At Mon, 31 Aug 2020 12:51:20 +1200, Thomas Munro <thomas.munro@gmail.com> wrote in
> On Tue, Aug 18, 2020 at 2:13 PM Li Japin <japinli@hotmail.com> wrote:
> > On Aug 18, 2020, at 9:19 AM, Kyotaro Horiguchi <horikyota.ntt@gmail.com> wrote:
> > The same already happens for idle_in_transaction_session_timeout and
> > we can use "ALTER ROLE/DATABASE SET" to dislable or loosen them, it's
> > a bit cumbersome, though.

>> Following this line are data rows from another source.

What follows belongs to an exercise in optimizing a design on an open flow for small area, a short achievable clock period and few clock cycles; a production flow would make more cautious choices. RTL that was checked went through simulation tests only; none was proved equivalent to the original.

==> onyx: inputs <==
## vbc_block_decoder
module vbc_block_decoder (
    input  wire        clk,
    input  wire        rst,           
    input  wire        in_valid,
    output wire        in_ready,
    input  wire [31:0] in_data,       
    input  wire [4:0]  in_w,          
    output reg         out_valid,
    output wire [15:0] out_sample,    
    output reg         out_last       
);
==> module vbc_block_decoder, before the edit <==
module vbc_block_decoder (
    input  wire        clk,
    input  wire        rst,           
    input  wire        in_valid,
    output wire        in_ready,
    input  wire [31:0] in_data,       
    input  wire [4:0]  in_w,          
    output reg         out_valid,
    output wire [15:0] out_sample,    
    output reg         out_last       
);
    reg [31:0] slot0, slot1;
    reg        wp;            
    reg [1:0]  cnt;           
    reg [5:0]  ptr;
    reg [4:0]  w_in;          
    assign in_ready = !cnt[1];
    wire accept = in_valid && !cnt[1];
    reg        hdr;           
    reg        raw;
    reg [1:0]  pred;
    reg [4:0]  w;
    reg [17:0] ab;            
    reg        ua;
    reg [7:0]  idx;           
    reg [3:0]  idle;          
    reg [16:0] u2;            
    reg        v2;
    reg [15:0] hist [0:15];
    assign out_sample = hist[0];
    wire [15:0] wmask = 16'hFFFF >> (5'd16 - w);
    wire [17:0] ub = ua ? {2'b0, u2[15:0]} : 18'd0;
    wire [17:0] cg [0:5];     
    wire [17:0] cp [0:5];
    assign cg[0] = ab & ub;
    assign cp[0] = ab ^ ub;
    genvar gl, gi;
    generate
        for (gl = 0; gl < 5; gl = gl + 1) begin : pfx
            for (gi = 0; gi < 18; gi = gi + 1) begin : bit_
                if (gi >= (1 << gl)) begin : comb
                    assign cg[gl+1][gi] = cg[gl][gi] | (cp[gl][gi] & cg[gl][gi - (1 << gl)]);
                    assign cp[gl+1][gi] = cp[gl][gi] & cp[gl][gi - (1 << gl)];
                end else begin : pass
                    assign cg[gl+1][gi] = cg[gl][gi];
                    assign cp[gl+1][gi] = cp[gl][gi];
                end
            end
        end
    endgenerate
    wire [17:0] carry = {cg[5][16:0], 1'b0};      
    wire [17:0] a     = cp[0] ^ carry;
    wire [17:0] hi    = ab | ub;
    reg  [15:0] kt;
    integer j;
    always @(*) begin
        kt[0] = 1'b1;
        for (j = 1; j < 16; j = j + 1)
            kt[j] = (j < w) && (((hi >> (j + 2)) != 18'd0) || carry[j + 2]);
    end
    reg  [3:0] k;
    always @(*) begin
        k = 4'd0;
        for (j = 1; j < 16; j = j + 1)
            if (kt[j]) k = j;
    end
    wire [15:0] kmask = {1'b0, kt[15:1]};
    wire [31:0] wd0 = ptr[5] ? slot1 : slot0;
    wire [31:0] wd1 = ptr[5] ? slot0 : slot1;
    wire [63:0] win = {wd1, wd0};
    wire [31:0] S   = win >> ptr[4:0];
    reg  [4:0]  q;
    integer m;
    always @(*) begin
        q = 5'd16;
        for (m = 15; m >= 0; m = m - 1)
            if (!S[m]) q = m;
    end
    wire esc = q[4];
    wire [31:0] Sr = S >> (q[3:0] + 5'd1);
    reg  [16:0] u;
    always @(*) begin
        if (raw)      u = {S[15:0] & wmask, 1'b0};
        else if (esc) u = {1'b0, S[31:16] & wmask};
        else          u = ({13'd0, q[3:0]} << k) | {1'b0, Sr[15:0] & kmask};
    end
    wire [5:0]  pos_raw = {1'b0, ptr[4:0]} + {1'b0, w};
    wire [5:0]  pos_esc = pos_raw + 6'd16;
    wire [5:0]  pos_k   = {1'b0, ptr[4:0]} + {2'b0, k} + 6'd1;
    wire [5:0]  pos_cod = pos_k + {2'b0, q[3:0]};
    wire [5:0]  end_pos = raw ? pos_raw : esc ? pos_esc : pos_cod;
    wire        strad   = end_pos > 6'd32;
    wire        go      = !hdr && cnt != 2'd0 && (cnt[1] || !strad) && (idx == 8'd0 || idle == 4'd0);
    wire        last    = (idx == 8'd255);
    wire        hgo     = hdr && cnt != 2'd0;
    wire [1:0]  npop    = hgo ? 2'd1 : !go ? 2'd0 : last ? {strad, !strad} : {1'b0, end_pos[5]};
    wire [1:0]  cnt_a   = cnt + {1'b0, accept};
    wire [1:0]  cnt_a1  = cnt_a - 2'd1;
    wire [1:0]  cnt_n   = npop[1] ? 2'd0 : npop[0] ? cnt_a1 : cnt_a;
    wire        upd     = go && !raw;
    wire [17:0] a_dec   = a - {2'b0, a[17:2]};
    wire [17:0] ab_n    = upd ? a_dec : a;
    always @(posedge clk) begin
        if (rst) begin
            cnt <= 2'd0;
            wp  <= 1'b0;
            ptr <= 6'd0;
            hdr <= 1'b1;
            idx <= 8'd0;
            v2  <= 1'b0;
            out_valid <= 1'b0;
        end else begin
            cnt <= cnt_n;
            wp  <= wp ^ accept;
            if (hgo || (go && last))
                ptr <= {ptr[5] ^ npop[0], 5'd0};
            else if (go)
                ptr <= {ptr[5] ^ end_pos[5], end_pos[4:0]};
            if (hdr) begin
                if (cnt != 2'd0) begin
                    hdr  <= 1'b0;
                    w    <= w_in;
                    pred <= wd0[1:0];
                    raw  <= wd0[6];
                end
            end else if (go) begin
                idx <= idx + 8'd1;
                if (last) hdr <= 1'b1;
            end
            v2 <= go;
            out_valid <= v2;
        end
        if (accept) w_in <= in_w;
        if (accept && !wp) slot0 <= in_data;
        if (accept &&  wp) slot1 <= in_data;
        if (hdr) begin
            ab <= 18'd4 << wd0[5:2];
            ua <= 1'b0;
        end else begin
            ab <= ab_n;
            ua <= upd;
        end
        idle     <= go ? 4'd0 : idle + 4'd1;
        u2       <= u;
        out_last <= (idx == 8'd0);
    end
    wire        first = (idx == 8'd1);
    wire        x0    = (idx[3:0] == 4'd1);
    wire        y0    = (idx[7:4] == 4'd0 && idx[3:0] != 4'd0) || (idx == 8'd16);
    reg  [15:0] p;
    always @(*) begin
        if (first || pred == 2'd0 || raw) p = 16'd0;
        else if (pred == 2'd1)            p = x0 ? hist[15] : hist[0];
        else                              p = y0 ? hist[0] : hist[15];
    end
    wire [15:0] r = u2[16:1] ^ {16{u2[0]}};
    wire [15:0] s = (p + r) & wmask;
    integer h;
    always @(posedge clk) begin
        hist[0] <= v2 ? s : hist[15];
        for (h = 1; h < 16; h = h + 1) hist[h] <= hist[h-1];
    end
endmodule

I don't think we should (at least
> > implicitly) disable those timeouts ad-hockerly for postgres_fdw.
> >
> > +1.
>
> This seems like a reasonable feature to me.
>
> The delivery of the error message explaining what happened is probably
> not reliable, so to some clients and on some operating systems this
> will be indistinguishable from a dropped network connection or other
> error, but that's OK and we already have that problem with the
> existing timeout-based disconnection feature.
>
> The main problem I have with it is the high frequency setitimer()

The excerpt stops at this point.